═════ Data
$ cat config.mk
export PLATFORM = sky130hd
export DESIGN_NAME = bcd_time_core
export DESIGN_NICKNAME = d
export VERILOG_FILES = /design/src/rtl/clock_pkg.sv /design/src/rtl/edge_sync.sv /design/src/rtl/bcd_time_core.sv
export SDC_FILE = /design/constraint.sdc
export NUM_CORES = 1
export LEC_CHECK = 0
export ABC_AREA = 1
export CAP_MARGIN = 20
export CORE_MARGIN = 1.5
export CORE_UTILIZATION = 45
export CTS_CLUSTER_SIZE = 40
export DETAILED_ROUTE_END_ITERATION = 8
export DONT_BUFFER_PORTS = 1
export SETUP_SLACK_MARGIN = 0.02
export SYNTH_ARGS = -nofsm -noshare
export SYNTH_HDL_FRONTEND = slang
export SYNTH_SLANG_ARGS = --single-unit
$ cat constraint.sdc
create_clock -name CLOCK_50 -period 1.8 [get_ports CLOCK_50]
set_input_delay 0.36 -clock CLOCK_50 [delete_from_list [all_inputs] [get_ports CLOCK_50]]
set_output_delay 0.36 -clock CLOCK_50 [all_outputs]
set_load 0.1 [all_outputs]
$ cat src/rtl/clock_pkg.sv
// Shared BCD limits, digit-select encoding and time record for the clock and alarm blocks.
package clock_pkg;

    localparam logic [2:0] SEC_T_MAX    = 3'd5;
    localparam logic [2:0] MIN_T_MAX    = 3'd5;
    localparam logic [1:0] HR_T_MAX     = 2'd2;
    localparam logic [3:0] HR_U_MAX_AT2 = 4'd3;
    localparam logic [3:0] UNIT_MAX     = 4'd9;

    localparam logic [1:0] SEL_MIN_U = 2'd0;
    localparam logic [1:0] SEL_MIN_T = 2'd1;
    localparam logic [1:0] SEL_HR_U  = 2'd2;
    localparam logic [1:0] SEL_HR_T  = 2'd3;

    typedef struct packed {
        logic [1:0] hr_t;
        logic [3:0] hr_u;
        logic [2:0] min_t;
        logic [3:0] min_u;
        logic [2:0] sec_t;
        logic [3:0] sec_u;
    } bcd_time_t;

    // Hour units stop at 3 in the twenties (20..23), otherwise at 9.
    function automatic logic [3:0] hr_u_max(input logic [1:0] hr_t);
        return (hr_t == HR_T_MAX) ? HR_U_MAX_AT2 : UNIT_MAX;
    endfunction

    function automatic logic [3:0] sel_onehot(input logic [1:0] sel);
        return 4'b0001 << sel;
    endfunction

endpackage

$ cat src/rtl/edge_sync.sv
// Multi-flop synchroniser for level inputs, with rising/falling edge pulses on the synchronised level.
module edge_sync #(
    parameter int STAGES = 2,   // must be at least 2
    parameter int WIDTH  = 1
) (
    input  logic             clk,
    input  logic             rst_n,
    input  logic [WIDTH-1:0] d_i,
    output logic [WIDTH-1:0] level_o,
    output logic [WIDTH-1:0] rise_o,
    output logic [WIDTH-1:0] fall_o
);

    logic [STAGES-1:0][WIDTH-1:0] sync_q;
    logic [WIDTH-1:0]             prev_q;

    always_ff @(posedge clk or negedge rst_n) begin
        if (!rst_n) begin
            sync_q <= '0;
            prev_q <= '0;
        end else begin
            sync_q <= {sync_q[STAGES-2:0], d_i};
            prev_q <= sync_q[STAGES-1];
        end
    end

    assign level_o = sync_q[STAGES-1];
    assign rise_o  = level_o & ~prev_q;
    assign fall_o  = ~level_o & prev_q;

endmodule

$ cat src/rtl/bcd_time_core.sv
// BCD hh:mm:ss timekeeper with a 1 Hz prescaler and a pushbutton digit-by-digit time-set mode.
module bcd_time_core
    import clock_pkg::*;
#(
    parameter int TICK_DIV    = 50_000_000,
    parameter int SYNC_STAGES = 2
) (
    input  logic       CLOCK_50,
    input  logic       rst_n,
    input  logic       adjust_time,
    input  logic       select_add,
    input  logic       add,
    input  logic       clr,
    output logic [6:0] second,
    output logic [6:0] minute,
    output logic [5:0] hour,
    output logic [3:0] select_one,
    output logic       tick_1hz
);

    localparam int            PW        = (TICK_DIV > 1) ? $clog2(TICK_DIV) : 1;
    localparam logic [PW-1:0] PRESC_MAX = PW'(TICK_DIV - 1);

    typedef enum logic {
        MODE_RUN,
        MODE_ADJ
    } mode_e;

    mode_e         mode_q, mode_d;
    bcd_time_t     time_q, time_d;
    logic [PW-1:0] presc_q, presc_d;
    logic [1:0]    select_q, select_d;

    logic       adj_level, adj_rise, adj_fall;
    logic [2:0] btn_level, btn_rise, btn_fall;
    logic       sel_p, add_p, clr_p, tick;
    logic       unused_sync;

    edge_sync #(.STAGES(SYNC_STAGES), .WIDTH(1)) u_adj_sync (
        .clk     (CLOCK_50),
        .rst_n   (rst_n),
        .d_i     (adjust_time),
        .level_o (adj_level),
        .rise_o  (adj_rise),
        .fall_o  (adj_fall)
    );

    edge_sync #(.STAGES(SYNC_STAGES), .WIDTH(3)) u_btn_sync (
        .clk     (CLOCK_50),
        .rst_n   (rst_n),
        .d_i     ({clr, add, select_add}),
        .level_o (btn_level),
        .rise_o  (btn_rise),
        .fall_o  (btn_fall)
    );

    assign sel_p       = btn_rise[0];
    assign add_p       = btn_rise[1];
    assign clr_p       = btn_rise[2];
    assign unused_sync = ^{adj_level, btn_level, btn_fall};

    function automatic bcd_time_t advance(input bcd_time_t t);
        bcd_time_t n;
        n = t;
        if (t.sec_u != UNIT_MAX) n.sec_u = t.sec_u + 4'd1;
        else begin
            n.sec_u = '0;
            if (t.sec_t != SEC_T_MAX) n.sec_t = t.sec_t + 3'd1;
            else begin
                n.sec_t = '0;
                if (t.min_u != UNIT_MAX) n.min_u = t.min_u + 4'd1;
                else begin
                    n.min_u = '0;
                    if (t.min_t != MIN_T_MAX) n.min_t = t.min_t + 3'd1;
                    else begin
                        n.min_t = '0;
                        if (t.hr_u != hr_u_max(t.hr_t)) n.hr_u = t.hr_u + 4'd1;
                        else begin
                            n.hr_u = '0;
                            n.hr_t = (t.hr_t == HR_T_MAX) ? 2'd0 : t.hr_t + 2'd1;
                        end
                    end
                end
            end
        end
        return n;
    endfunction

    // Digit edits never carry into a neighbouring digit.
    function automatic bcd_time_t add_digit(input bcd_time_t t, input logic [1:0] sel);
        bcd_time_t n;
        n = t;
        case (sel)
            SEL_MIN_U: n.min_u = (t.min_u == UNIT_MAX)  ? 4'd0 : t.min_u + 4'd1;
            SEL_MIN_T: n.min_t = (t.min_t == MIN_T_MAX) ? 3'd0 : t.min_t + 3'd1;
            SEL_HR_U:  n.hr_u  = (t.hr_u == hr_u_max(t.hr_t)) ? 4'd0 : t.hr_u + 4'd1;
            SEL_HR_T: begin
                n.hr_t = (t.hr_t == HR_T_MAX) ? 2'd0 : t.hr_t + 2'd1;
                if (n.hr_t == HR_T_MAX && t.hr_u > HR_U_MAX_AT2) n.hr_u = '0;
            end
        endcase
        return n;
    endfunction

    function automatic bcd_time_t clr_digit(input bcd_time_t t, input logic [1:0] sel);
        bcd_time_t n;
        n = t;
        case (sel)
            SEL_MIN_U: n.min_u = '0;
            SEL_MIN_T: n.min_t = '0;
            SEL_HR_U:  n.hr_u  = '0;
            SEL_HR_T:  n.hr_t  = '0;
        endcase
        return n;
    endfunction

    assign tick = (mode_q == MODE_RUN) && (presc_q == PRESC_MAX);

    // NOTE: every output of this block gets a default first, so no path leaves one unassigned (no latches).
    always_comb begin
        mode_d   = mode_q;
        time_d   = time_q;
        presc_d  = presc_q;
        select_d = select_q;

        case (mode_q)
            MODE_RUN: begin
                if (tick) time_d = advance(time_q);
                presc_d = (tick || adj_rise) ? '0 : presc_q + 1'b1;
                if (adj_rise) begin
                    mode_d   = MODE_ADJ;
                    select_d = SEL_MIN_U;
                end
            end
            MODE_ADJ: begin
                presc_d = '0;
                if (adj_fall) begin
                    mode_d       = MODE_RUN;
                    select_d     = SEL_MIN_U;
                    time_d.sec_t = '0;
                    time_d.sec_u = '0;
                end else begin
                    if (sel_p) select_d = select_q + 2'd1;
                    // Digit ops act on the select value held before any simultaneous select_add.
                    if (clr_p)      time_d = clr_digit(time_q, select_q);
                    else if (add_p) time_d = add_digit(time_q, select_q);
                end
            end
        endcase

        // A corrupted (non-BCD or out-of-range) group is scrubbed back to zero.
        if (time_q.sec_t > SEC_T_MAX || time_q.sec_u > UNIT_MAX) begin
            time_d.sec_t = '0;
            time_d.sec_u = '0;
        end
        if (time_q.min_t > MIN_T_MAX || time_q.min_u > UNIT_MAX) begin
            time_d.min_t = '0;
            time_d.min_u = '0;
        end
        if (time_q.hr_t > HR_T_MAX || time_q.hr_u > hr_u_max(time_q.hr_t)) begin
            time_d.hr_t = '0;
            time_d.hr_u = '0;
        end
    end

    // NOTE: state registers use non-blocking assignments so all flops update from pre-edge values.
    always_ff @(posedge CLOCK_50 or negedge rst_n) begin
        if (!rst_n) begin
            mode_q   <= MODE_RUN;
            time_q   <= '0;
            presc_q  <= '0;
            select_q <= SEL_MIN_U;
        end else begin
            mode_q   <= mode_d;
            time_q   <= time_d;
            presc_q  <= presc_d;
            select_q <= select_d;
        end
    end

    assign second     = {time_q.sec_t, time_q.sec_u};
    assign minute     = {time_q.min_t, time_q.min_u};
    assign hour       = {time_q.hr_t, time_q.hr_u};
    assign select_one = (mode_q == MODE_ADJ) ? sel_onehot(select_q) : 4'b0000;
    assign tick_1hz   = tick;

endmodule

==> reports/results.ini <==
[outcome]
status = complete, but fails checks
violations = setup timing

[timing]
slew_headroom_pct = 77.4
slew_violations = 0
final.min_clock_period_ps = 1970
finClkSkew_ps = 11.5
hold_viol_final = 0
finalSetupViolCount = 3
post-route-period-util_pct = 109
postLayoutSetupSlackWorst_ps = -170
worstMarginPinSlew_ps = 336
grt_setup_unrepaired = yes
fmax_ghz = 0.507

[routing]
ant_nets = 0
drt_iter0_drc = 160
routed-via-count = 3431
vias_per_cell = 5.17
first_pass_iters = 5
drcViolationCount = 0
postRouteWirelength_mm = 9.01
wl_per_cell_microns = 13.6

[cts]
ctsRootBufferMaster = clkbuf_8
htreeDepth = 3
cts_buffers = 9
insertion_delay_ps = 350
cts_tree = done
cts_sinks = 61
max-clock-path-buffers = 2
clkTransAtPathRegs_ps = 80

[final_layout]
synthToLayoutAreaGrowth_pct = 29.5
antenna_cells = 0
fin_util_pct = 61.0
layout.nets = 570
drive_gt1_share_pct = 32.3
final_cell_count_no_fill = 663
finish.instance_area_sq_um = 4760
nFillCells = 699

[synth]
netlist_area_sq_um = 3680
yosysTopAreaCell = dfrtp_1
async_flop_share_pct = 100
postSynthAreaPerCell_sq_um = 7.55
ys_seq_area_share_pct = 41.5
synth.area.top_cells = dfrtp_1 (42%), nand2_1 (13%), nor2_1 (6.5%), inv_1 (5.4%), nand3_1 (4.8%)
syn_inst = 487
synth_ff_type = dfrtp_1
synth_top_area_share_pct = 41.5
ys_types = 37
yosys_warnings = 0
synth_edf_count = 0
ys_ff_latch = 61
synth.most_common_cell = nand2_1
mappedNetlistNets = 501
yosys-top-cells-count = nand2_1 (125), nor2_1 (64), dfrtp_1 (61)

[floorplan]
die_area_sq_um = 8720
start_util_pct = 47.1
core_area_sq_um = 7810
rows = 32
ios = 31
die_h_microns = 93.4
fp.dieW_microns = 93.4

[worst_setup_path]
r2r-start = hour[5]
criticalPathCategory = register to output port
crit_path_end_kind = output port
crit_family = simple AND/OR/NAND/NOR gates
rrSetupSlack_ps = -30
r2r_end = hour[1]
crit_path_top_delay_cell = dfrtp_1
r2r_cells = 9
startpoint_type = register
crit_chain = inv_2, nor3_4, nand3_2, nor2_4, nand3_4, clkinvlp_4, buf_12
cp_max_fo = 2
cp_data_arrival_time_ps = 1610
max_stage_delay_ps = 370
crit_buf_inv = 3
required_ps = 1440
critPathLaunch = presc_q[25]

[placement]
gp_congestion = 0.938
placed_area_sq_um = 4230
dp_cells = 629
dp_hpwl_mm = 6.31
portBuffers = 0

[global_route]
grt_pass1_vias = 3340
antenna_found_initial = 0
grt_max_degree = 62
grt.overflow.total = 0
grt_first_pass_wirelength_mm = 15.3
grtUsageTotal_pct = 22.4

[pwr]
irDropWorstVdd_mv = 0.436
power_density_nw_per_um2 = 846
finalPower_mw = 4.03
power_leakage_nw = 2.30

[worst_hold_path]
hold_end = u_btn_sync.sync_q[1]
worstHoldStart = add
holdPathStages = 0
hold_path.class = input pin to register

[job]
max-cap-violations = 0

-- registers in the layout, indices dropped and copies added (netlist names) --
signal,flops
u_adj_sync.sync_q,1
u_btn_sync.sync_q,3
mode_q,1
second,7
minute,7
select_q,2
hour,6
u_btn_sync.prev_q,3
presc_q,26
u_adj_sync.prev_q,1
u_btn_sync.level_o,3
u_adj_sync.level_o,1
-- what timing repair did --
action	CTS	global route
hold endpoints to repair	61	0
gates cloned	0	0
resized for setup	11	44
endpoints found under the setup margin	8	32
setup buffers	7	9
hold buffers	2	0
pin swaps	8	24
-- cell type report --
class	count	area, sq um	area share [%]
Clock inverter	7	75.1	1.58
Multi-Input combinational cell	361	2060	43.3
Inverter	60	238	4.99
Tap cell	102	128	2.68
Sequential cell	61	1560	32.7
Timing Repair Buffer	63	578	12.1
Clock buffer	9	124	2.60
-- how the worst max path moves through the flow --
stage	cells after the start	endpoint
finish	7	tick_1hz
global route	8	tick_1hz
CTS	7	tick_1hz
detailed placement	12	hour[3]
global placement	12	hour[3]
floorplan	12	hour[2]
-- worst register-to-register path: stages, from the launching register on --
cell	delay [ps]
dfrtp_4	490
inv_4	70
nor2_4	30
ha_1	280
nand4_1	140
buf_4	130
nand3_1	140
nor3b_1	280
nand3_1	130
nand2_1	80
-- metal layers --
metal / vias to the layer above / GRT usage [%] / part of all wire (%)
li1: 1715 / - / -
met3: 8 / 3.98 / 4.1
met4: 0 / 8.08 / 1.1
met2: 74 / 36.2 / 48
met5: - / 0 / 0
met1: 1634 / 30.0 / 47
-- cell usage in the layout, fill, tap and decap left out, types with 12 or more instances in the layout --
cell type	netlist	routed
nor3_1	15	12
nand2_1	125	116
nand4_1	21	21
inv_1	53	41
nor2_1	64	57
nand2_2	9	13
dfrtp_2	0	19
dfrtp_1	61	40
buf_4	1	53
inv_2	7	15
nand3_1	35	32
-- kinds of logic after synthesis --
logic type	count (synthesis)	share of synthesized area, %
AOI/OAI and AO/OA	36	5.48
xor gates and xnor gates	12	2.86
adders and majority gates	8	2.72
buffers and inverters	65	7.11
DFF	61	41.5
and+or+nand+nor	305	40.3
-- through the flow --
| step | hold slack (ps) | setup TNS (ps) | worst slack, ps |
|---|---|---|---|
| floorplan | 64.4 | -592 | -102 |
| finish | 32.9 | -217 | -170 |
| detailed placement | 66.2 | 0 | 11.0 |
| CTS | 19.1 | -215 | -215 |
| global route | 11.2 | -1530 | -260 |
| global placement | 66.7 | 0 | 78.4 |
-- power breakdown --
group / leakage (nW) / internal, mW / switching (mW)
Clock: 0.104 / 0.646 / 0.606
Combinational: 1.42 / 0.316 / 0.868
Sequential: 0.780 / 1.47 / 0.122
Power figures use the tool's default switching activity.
══════════
What is being asked »
Could you retype exactly the lines from the first one of the records through the line containing "typedef struct packed", both included, and nothing more?

Your solution »
$ cat config.mk
export PLATFORM = sky130hd
export DESIGN_NAME = bcd_time_core
export DESIGN_NICKNAME = d
export VERILOG_FILES = /design/src/rtl/clock_pkg.sv /design/src/rtl/edge_sync.sv /design/src/rtl/bcd_time_core.sv
export SDC_FILE = /design/constraint.sdc
export NUM_CORES = 1
export LEC_CHECK = 0
export ABC_AREA = 1
export CAP_MARGIN = 20
export CORE_MARGIN = 1.5
export CORE_UTILIZATION = 45
export CTS_CLUSTER_SIZE = 40
export DETAILED_ROUTE_END_ITERATION = 8
export DONT_BUFFER_PORTS = 1
export SETUP_SLACK_MARGIN = 0.02
export SYNTH_ARGS = -nofsm -noshare
export SYNTH_HDL_FRONTEND = slang
export SYNTH_SLANG_ARGS = --single-unit
$ cat constraint.sdc
create_clock -name CLOCK_50 -period 1.8 [get_ports CLOCK_50]
set_input_delay 0.36 -clock CLOCK_50 [delete_from_list [all_inputs] [get_ports CLOCK_50]]
set_output_delay 0.36 -clock CLOCK_50 [all_outputs]
set_load 0.1 [all_outputs]
$ cat src/rtl/clock_pkg.sv
// Shared BCD limits, digit-select encoding and time record for the clock and alarm blocks.
package clock_pkg;

    localparam logic [2:0] SEC_T_MAX    = 3'd5;
    localparam logic [2:0] MIN_T_MAX    = 3'd5;
    localparam logic [1:0] HR_T_MAX     = 2'd2;
    localparam logic [3:0] HR_U_MAX_AT2 = 4'd3;
    localparam logic [3:0] UNIT_MAX     = 4'd9;

    localparam logic [1:0] SEL_MIN_U = 2'd0;
    localparam logic [1:0] SEL_MIN_T = 2'd1;
    localparam logic [1:0] SEL_HR_U  = 2'd2;
    localparam logic [1:0] SEL_HR_T  = 2'd3;

    typedef struct packed {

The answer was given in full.